Return each line below holding the string "slave".

== == ==

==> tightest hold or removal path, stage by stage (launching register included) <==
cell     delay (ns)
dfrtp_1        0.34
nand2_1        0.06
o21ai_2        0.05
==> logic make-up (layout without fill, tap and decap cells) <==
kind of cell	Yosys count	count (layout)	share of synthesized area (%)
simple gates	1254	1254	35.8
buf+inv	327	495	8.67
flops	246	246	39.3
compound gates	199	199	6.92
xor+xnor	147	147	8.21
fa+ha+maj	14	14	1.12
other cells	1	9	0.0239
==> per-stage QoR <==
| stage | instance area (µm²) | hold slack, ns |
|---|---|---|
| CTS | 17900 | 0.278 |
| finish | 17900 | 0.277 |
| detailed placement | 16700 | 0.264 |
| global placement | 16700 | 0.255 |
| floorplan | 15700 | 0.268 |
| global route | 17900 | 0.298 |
--- src/rtl/sm_addsub_core.sv ---
// Combinational sign-magnitude add/subtract on pre-ordered operands.
module sm_addsub_core
  import fft_fixed_pkg::*;
#(
  parameter int WIDTH    = 16,
  parameter bit SATURATE = 1
) (
  input  s1_t              s1,
  output logic [WIDTH-1:0] c,
  output logic             ovf
);
  localparam int MW = MAG_W(WIDTH);

  logic [MAX_W-1:0] sum, diff;
  logic [MW-1:0]    mag;
  logic             sgn;
  logic             unused_hi;

  assign sum       = {1'b0, s1.mag_l} + {1'b0, s1.mag_s};
  assign diff      = {1'b0, s1.mag_l} - {1'b0, s1.mag_s};
  assign unused_hi = ^{sum, diff};

  always_comb begin
    ovf = 1'b0;
    mag = '0;
    sgn = 1'b0;
    if (s1.sa == s1.sb) begin
      sgn = s1.sa;
      ovf = sum[MW];
      mag = (ovf && SATURATE) ? '1 : sum[MW-1:0];
    end else begin
      // mag_l >= mag_s by construction, so the difference never borrows
      sgn = s1.a_ge ? s1.sa : s1.sb;
      mag = diff[MW-1:0];
    end
  end

  // Zero magnitude is always emitted as +0
  assign c = {(|mag) & sgn, mag};
endmodule
## src/rtl/scan_peak_detector.sv

```systemverilog
// Scan peak detector: after start and a trig, tracks the signed extreme of scan_len valid samples and its index.
// Optional macro SCAN_PEAK_MIN_EN adds a find_min input that selects minimum tracking instead of maximum.

`ifndef OPO_PACKAGE_DEFINED
`define OPO_PACKAGE_DEFINED
package opo_package;
   parameter int word_width = 16;
endpackage
`endif

module scan_peak_detector #(
   parameter int idx_width = 16
) (
   input  logic                                        clk,
   input  logic                                        rst,
   input  logic                                        start,
   input  logic                                        abort,
   input  logic                                        trig,
   input  logic        [idx_width-1:0]                 scan_len,
`ifdef SCAN_PEAK_MIN_EN
   input  logic                                        find_min,
`endif
   input  logic signed [opo_package::word_width-1:0]   sample_in,
   input  logic                                        sample_in_valid,
   output logic                                        busy,
   output logic                                        done,
   output logic signed [opo_package::word_width-1:0]   peak_value,
   output logic        [idx_width-1:0]                 peak_index,
   output logic                                        peak_valid
);

   localparam int W = opo_package::word_width;

   typedef enum logic [1:0] {
      IDLE  = 2'd0,
      ARMED = 2'd1,
      SCAN  = 2'd2
   } state_t;

   state_t                 state_q, state_d;
   logic [idx_width-1:0]   len_q, len_d;
   logic [idx_width-1:0]   cnt_q, cnt_d;
   logic signed [W-1:0]    best_q, best_d;
   logic [idx_width-1:0]   best_idx_q, best_idx_d;
   logic                   first_q, first_d;
   logic signed [W-1:0]    peak_value_q, peak_value_d;
   logic [idx_width-1:0]   peak_index_q, peak_index_d;
   logic                   peak_valid_q, peak_valid_d;
   logic                   done_q, done_d;
   logic                   find_min_q, find_min_d;
   logic                   find_min_in;

`ifdef SCAN_PEAK_MIN_EN
   assign find_min_in = find_min;
`else
   assign find_min_in = 1'b0;
`endif

   logic                   start_accept;
   logic                   sample_take;
   logic                   last_sample;
   logic                   better;
   logic signed [W-1:0]    cand_value;
   logic [idx_width-1:0]   cand_idx;

   assign start_accept = (state_q == IDLE) && start && (scan_len != '0);
   assign sample_take  = (state_q == SCAN) && !abort && sample_in_valid;
   assign last_sample  = sample_take && (cnt_q == len_q - idx_width'(1));

   // Strict comparisons keep the earliest index on ties.
   assign better     = first_q || (find_min_q ? (sample_in < best_q) : (sample_in > best_q));
   assign cand_value = better ? sample_in : best_q;
   assign cand_idx   = better ? cnt_q : best_idx_q;

   always_ff @(posedge clk) begin
      if (!rst) begin
         state_q <= IDLE;
      end else begin
         state_q <= state_d;
      end
   end

   always_comb begin
      state_d = state_q;
      case (state_q)
         IDLE: begin
            if (start_accept) state_d = ARMED;
         end
         ARMED: begin
            if (abort)     state_d = IDLE;
            else if (trig) state_d = SCAN;
         end
         SCAN: begin
            if (abort || last_sample) state_d = IDLE;
         end
         default: state_d = IDLE;
      endcase
   end

   always_comb begin
      busy = (state_q == ARMED) || (state_q == SCAN);
   end

   always_comb begin
      len_d        = len_q;
      cnt_d        = cnt_q;
      best_d       = best_q;
      best_idx_d   = best_idx_q;
      first_d      = first_q;
      peak_value_d = peak_value_q;
      peak_index_d = peak_index_q;
      peak_valid_d = peak_valid_q;
      done_d       = 1'b0;
      find_min_d   = find_min_q;
      if (start_accept) begin
         len_d        = scan_len;
         find_min_d   = find_min_in;
         peak_valid_d = 1'b0;
      end
      if ((state_q == ARMED) && !abort && trig) begin
         cnt_d   = '0;
         first_d = 1'b1;
      end
      if (sample_take) begin
         best_d     = cand_value;
         best_idx_d = cand_idx;
         first_d    = 1'b0;
         cnt_d      = cnt_q + idx_width'(1);
      end
      // The final sample is folded in directly so the result appears one edge after it.
      if (last_sample) begin
         peak_value_d = cand_value;
         peak_index_d = cand_idx;
         peak_valid_d = 1'b1;
         done_d       = 1'b1;
      end
   end

   always_ff @(posedge clk) begin
      if (!rst) begin
         len_q        <= '0;
         cnt_q        <= '0;
         best_q       <= '0;
         best_idx_q   <= '0;
         first_q      <= 1'b0;
         peak_value_q <= '0;
         peak_index_q <= '0;
         peak_valid_q <= 1'b0;
         done_q       <= 1'b0;
         find_min_q   <= 1'b0;
      end else begin
         len_q        <= len_d;
         cnt_q        <= cnt_d;
         best_q       <= best_d;
         best_idx_q   <= best_idx_d;
         first_q      <= first_d;
         peak_value_q <= peak_value_d;
         peak_index_q <= peak_index_d;
         peak_valid_q <= peak_valid_d;
         done_q       <= done_d;
         find_min_q   <= find_min_d;
      end
   end

   assign done       = done_q;
   assign peak_value = peak_value_q;
   assign peak_index = peak_index_q;
   assign peak_valid = peak_valid_q;

endmodule
```
<file path="src/rtl/uart_ctrl_pkg.sv">
// Shared encodings for the UART slave-port arbiter: FSM states, op codes, grant patterns.
package uart_ctrl_pkg;

    typedef enum logic [1:0] {
        IDLE  = 2'd0,
        ISSUE = 2'd1,
        WAIT  = 2'd2,
        GAP   = 2'd3
    } state_t;

    localparam logic OP_READ  = 1'b0;
    localparam logic OP_WRITE = 1'b1;

    localparam logic [1:0] GNT_NONE = 2'b00;
    localparam logic [1:0] GNT_M0   = 2'b01;
    localparam logic [1:0] GNT_M1   = 2'b10;

    function automatic logic [1:0] gnt_onehot(input logic owner);
        return owner ? GNT_M1 : GNT_M0;
    endfunction

endpackage

</file>
<file path="src/rtl/rr_arbiter2.sv">
// Two-way round-robin pick: a lone requester wins, a tie goes to whoever was not last served.
module rr_arbiter2 (
    input  logic [1:0] req,
    input  logic       last_owner,
    output logic       valid_c,
    output logic       pick_c
);

    always_comb begin
        valid_c = |req;
        pick_c  = 1'b0;
        case (req)
            2'b01:   pick_c = 1'b0;
            2'b10:   pick_c = 1'b1;
            2'b11:   pick_c = ~last_owner;
            default: pick_c = 1'b0;
        endcase
    end

endmodule

</file>
<file path="src/rtl/uart_bus_arbiter.sv">
// Shares the UART memory-mapped slave port between the core (m0) and the CI controller (m1),
// one transaction at a time with round-robin fairness and the slave's post-response gap.
module uart_bus_arbiter
    import uart_ctrl_pkg::*;
#(
    parameter int unsigned ADDR_WIDTH   = 32,
    parameter int unsigned DATA_WIDTH   = 32,
    parameter int unsigned DEFAULT_PRIO = 0
) (
    input  logic                  clk,
    input  logic                  reset,
    input  logic                  m0_read,
    input  logic                  m0_write,
    input  logic [ADDR_WIDTH-1:0] m0_address,
    input  logic [DATA_WIDTH-1:0] m0_write_data,
    output logic [DATA_WIDTH-1:0] m0_read_data,
    output logic                  m0_response,
    input  logic                  m1_read,
    input  logic                  m1_write,
    input  logic [ADDR_WIDTH-1:0] m1_address,
    input  logic [DATA_WIDTH-1:0] m1_write_data,
    output logic [DATA_WIDTH-1:0] m1_read_data,
    output logic                  m1_response,
    output logic                  uart_read,
    output logic                  uart_write,
    output logic [ADDR_WIDTH-1:0] uart_address,
    output logic [DATA_WIDTH-1:0] uart_write_data,
    input  logic [DATA_WIDTH-1:0] uart_read_data,
    input  logic                  uart_response,
    output logic [1:0]            grant,
    output logic                  busy
);

    state_t                  state;
    logic                    last_owner;
    logic                    owner;
    logic                    arb_valid_c;
    logic                    arb_pick_c;
    logic                    sel_op_c;
    logic [ADDR_WIDTH-1:0]   sel_address_c;
    logic [DATA_WIDTH-1:0]   sel_write_data_c;

    rr_arbiter2 u_rr (
        .req        ({m1_read | m1_write, m0_read | m0_write}),
        .last_owner (last_owner),
        .valid_c    (arb_valid_c),
        .pick_c     (arb_pick_c)
    );

    // Payload of the winning requester; write dominates when read and write are both raised.
    always_comb begin
        sel_op_c         = OP_READ;
        sel_address_c    = m0_address;
        sel_write_data_c = m0_write_data;
        if (arb_pick_c) begin
            sel_op_c         = m1_write ? OP_WRITE : OP_READ;
            sel_address_c    = m1_address;
            sel_write_data_c = m1_write_data;
        end else begin
            sel_op_c         = m0_write ? OP_WRITE : OP_READ;
        end
    end

    // The command pulse is launched on the grant edge so it is visible during ISSUE.
    always_ff @(posedge clk) begin
        if (reset) begin
            state           <= IDLE;
            last_owner      <= ~1'(DEFAULT_PRIO);
            owner           <= 1'b0;
            grant           <= GNT_NONE;
            busy            <= 1'b0;
            uart_read       <= 1'b0;
            uart_write      <= 1'b0;
            uart_address    <= '0;
            uart_write_data <= '0;
            m0_read_data    <= '0;
            m1_read_data    <= '0;
            m0_response     <= 1'b0;
            m1_response     <= 1'b0;
        end else begin
            uart_read   <= 1'b0;
            uart_write  <= 1'b0;
            m0_response <= 1'b0;
            m1_response <= 1'b0;
            case (state)
                IDLE: begin
                    if (arb_valid_c) begin
                        owner           <= arb_pick_c;
                        last_owner      <= arb_pick_c;
                        grant           <= gnt_onehot(arb_pick_c);
                        busy            <= 1'b1;
                        uart_address    <= sel_address_c;
                        uart_write_data <= sel_write_data_c;
                        uart_write      <= (sel_op_c == OP_WRITE);
                        uart_read       <= (sel_op_c == OP_READ);
                        state           <= ISSUE;
                    end
                end
                ISSUE: state <= WAIT;
                WAIT: begin
                    if (uart_response) begin
                        if (owner) begin
                            m1_read_data <= uart_read_data;
                            m1_response  <= 1'b1;
                        end else begin
                            m0_read_data <= uart_read_data;
                            m0_response  <= 1'b1;
                        end
                        state <= GAP;
                    end
                end
                GAP: begin
                    grant <= GNT_NONE;
                    busy  <= 1'b0;
                    state <= IDLE;
                end
                default: state <= IDLE;
            endcase
        end
    end

endmodule

</file>
===== src/rtl/vga_test_unit.sv =====
`timescale 1ns/1ps
// vga_test_unit
//   VGA 640x480@60 test-pattern generator for board bring-up. Free-running
//   pixel/line counters drive active-low syncs and an RGB332 pixel stream;
//   switches pick the pattern (latched only at frame boundaries), LEDs echo
//   the switches.
// Ports
//   clk    in   1  system clock, rising edge
//   reset  in   1  synchronous, active-high
//   sw     in   8  sw[2:0] pattern select, sw[7:3] solid colour for modes 5-7
//   hsync  out  1  horizontal sync, active low
//   vsync  out  1  vertical sync, active low
//   rgb    out  8  {R[2:0],G[2:0],B[1:0]}, 0 outside the active area
//   led    out  8  registered copy of sw
module vga_test_unit #(
  parameter int CLK_DIV = 2,
  parameter int H_ACT   = 640,
  parameter int H_FP    = 16,
  parameter int H_SYNC  = 96,
  parameter int H_BP    = 48,
  parameter int V_ACT   = 480,
  parameter int V_FP    = 10,
  parameter int V_SYNC  = 2,
  parameter int V_BP    = 33
) (
  input  logic       clk,
  input  logic       reset,
  input  logic [7:0] sw,
  output logic       hsync,
  output logic       vsync,
  output logic [7:0] rgb,
  output logic [7:0] led
);

  localparam int H_TOT = H_ACT + H_FP + H_SYNC + H_BP;
  localparam int V_TOT = V_ACT + V_FP + V_SYNC + V_BP;
  // Counters are at least 10 bits so the x[9:2] / x[5] pattern taps always exist.
  localparam int HW    = (H_TOT > 1024) ? $clog2(H_TOT) : 10;
  localparam int VW    = (V_TOT > 1024) ? $clog2(V_TOT) : 10;
  localparam int DW    = (CLK_DIV > 1) ? $clog2(CLK_DIV) : 1;
  localparam int BAR_W = H_ACT / 8;

  logic [DW-1:0] r_div;
  logic [HW-1:0] r_h;
  logic [VW-1:0] r_v;
  logic [7:0]    r_mode;

  logic          w_tick;
  logic          w_h_last;
  logic          w_v_last;
  logic          w_active;
  logic          w_hs_n;
  logic          w_vs_n;
  logic [2:0]    w_bar;
  logic [7:0]    w_pix;

  // Pixel tick: with CLK_DIV=1 the divider stays at 0 and the tick is constant.
  assign w_tick   = (r_div == DW'(CLK_DIV - 1));
  assign w_h_last = (r_h == HW'(H_TOT - 1));
  assign w_v_last = (r_v == VW'(V_TOT - 1));
  assign w_active = (r_h < HW'(H_ACT)) && (r_v < VW'(V_ACT));
  assign w_hs_n   = !((r_h >= HW'(H_ACT + H_FP)) &&
                      (r_h <  HW'(H_ACT + H_FP + H_SYNC)));
  assign w_vs_n   = !((r_v >= VW'(V_ACT + V_FP)) &&
                      (r_v <  VW'(V_ACT + V_FP + V_SYNC)));
  assign w_bar    = 3'(r_h / HW'(BAR_W));

  always_ff @(posedge clk) begin
    if (reset) begin
      r_div <= '0;
      r_h   <= '0;
      r_v   <= '0;
    end else begin
      r_div <= w_tick ? '0 : r_div + DW'(1);
      if (w_tick) begin
        if (w_h_last) begin
          r_h <= '0;
          r_v <= w_v_last ? '0 : r_v + VW'(1);
        end else begin
          r_h <= r_h + HW'(1);
        end
      end
    end
  end

  // Mode is captured on the same tick that wraps the counters to (0,0),
  // so the whole following frame uses one pattern.
  always_ff @(posedge clk) begin
    if (reset) begin
      r_mode <= '0;
    end else if (w_tick && w_h_last && w_v_last) begin
      r_mode <= sw;
    end
  end

  always_comb begin
    w_pix = '0;
    case (r_mode[2:0])
      3'd0: w_pix = '0;
      3'd1: w_pix = {{3{w_bar[2]}}, {3{w_bar[1]}}, {2{w_bar[0]}}};
      3'd2: w_pix = (r_h[5] ^ r_v[5]) ? '1 : '0;
      3'd3: w_pix = r_h[9:2];
      3'd4: w_pix = ((r_h == '0) || (r_h == HW'(H_ACT - 1)) ||
                     (r_v == '0) || (r_v == VW'(V_ACT - 1))) ? '1 : '0;
      default: w_pix = {r_mode[7:3], r_mode[7:5]};
    endcase
  end

  // Syncs and pixel share one register stage so they stay aligned.
  always_ff @(posedge clk) begin
    if (reset) begin
      hsync <= 1'b1;
      vsync <= 1'b1;
      rgb   <= '0;
    end else begin
      hsync <= w_hs_n;
      vsync <= w_vs_n;
      rgb   <= w_active ? w_pix : '0;
    end
  end

  always_ff @(posedge clk) begin
    if (reset) begin
      led <= '0;
    end else begin
      led <= sw;
    end
  end

endmodule
<file path="src/rtl/grid_driver.sv">
// Grid solver initiator: go edge -> one start pulse, wait for done/timeout, latch result (optional reseed-retry via SUDOKU_DRIVER_RETRY_EN).
// Latency: start pulse one cycle after the go edge; result_valid one cycle after done is sampled (done ignored in first WAIT cycle).
// Backpressure: none; go edges while busy are dropped, abort returns to IDLE on the next cycle.
module grid_driver #(
    parameter int unsigned       SEED_W      = 8,
    parameter int unsigned       CNT_W       = 24,
    parameter int unsigned       TIMEOUT     = 24'hFF_FFFF,
    parameter int unsigned       MAX_TRIES   = 4,
    parameter logic [SEED_W-1:0] SEED_STRIDE = 8'd37
) (
    input  logic              clock,
    input  logic              reset,
    input  logic              go,
    input  logic [SEED_W-1:0] seed_in,
    input  logic              abort,
    output logic              grid_start,
    output logic [SEED_W-1:0] grid_seed,
    input  logic              grid_done,
    input  logic              grid_success,
    output logic              busy,
    output logic              result_valid,
    output logic              result_success,
    output logic              result_timeout,
    output logic [2:0]        tries,
    output logic [CNT_W-1:0]  cycles
);

    typedef enum logic [2:0] {
        S_IDLE   = 3'd0,
        S_LAUNCH = 3'd1,
        S_WAIT   = 3'd2,
        S_RESEED = 3'd3,
        S_DONE   = 3'd4
    } state_t;

    localparam logic [CNT_W-1:0] CYC_LAST = CNT_W'(TIMEOUT - 1);
    localparam logic [2:0]       TRY_CAP  = 3'(MAX_TRIES);
`ifdef SUDOKU_DRIVER_RETRY_EN
    localparam logic             RETRY_ON = 1'b1;
`else
    localparam logic             RETRY_ON = 1'b0;
`endif

    state_t state, next_state;
    logic   go_q;
    logic   go_edge;
    logic   first_wait;
    logic   retry_ok;
    logic   fresh;
    logic   set_success;
    logic   set_timeout;
    logic   do_abort;

    assign go_edge      = go & ~go_q;
    assign busy         = (state == S_LAUNCH) || (state == S_WAIT) || (state == S_RESEED);
    assign result_valid = (state == S_DONE);
    // cycles is cleared in LAUNCH, so zero marks the first WAIT cycle
    assign first_wait   = (cycles == '0);
    assign retry_ok     = RETRY_ON && (tries < TRY_CAP);

    always_ff @(posedge clock or negedge reset) begin
        if (!reset) begin
            state <= S_IDLE;
        end else begin
            state <= next_state;
        end
    end

    always_comb begin
        next_state  = state;
        fresh       = 1'b0;
        set_success = 1'b0;
        set_timeout = 1'b0;
        do_abort    = 1'b0;
        case (state)
            S_IDLE, S_DONE: begin
                if (go_edge) begin
                    next_state = S_LAUNCH;
                    fresh      = 1'b1;
                end
            end
            S_LAUNCH: next_state = S_WAIT;
            S_WAIT: begin
                if (!first_wait) begin
                    if (grid_done) begin
                        if (grid_success) begin
                            next_state  = S_DONE;
                            set_success = 1'b1;
                        end else if (retry_ok) begin
                            next_state = S_RESEED;
                        end else begin
                            next_state = S_DONE;
                        end
                    end else if (cycles == CYC_LAST) begin
                        next_state  = S_DONE;
                        set_timeout = 1'b1;
                    end
                end
            end
            S_RESEED: next_state = S_LAUNCH;
            default:  next_state = S_IDLE;
        endcase
        // abort overrides whatever the run decided this cycle
        if (abort && busy) begin
            next_state  = S_IDLE;
            set_success = 1'b0;
            set_timeout = 1'b0;
            do_abort    = 1'b1;
        end
    end

    always_ff @(posedge clock or negedge reset) begin
        if (!reset) begin
            go_q           <= 1'b0;
            grid_start     <= 1'b0;
            grid_seed      <= '0;
            result_success <= 1'b0;
            result_timeout <= 1'b0;
            tries          <= 3'd0;
            cycles         <= '0;
        end else begin
            go_q       <= go;
            grid_start <= (next_state == S_LAUNCH);
            if (fresh) begin
                grid_seed      <= seed_in;
                tries          <= 3'd0;
                result_success <= 1'b0;
                result_timeout <= 1'b0;
            end
            if (state == S_LAUNCH && !do_abort) begin
                tries  <= tries + 3'd1;
                cycles <= '0;
            end
            if (state == S_WAIT && !do_abort && !(&cycles)) begin
                cycles <= cycles + 1'b1;
            end
            if (state == S_RESEED && !do_abort) begin
                grid_seed <= grid_seed + SEED_STRIDE;
            end
            if (set_success) begin
                result_success <= 1'b1;
            end
            if (set_timeout) begin
                result_timeout <= 1'b1;
            end
        end
    end

endmodule
</file>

== == ==

Task answer.
// Shared encodings for the UART slave-port arbiter: FSM states, op codes, grant patterns.
// Shares the UART memory-mapped slave port between the core (m0) and the CI controller (m1),
// one transaction at a time with round-robin fairness and the slave's post-response gap.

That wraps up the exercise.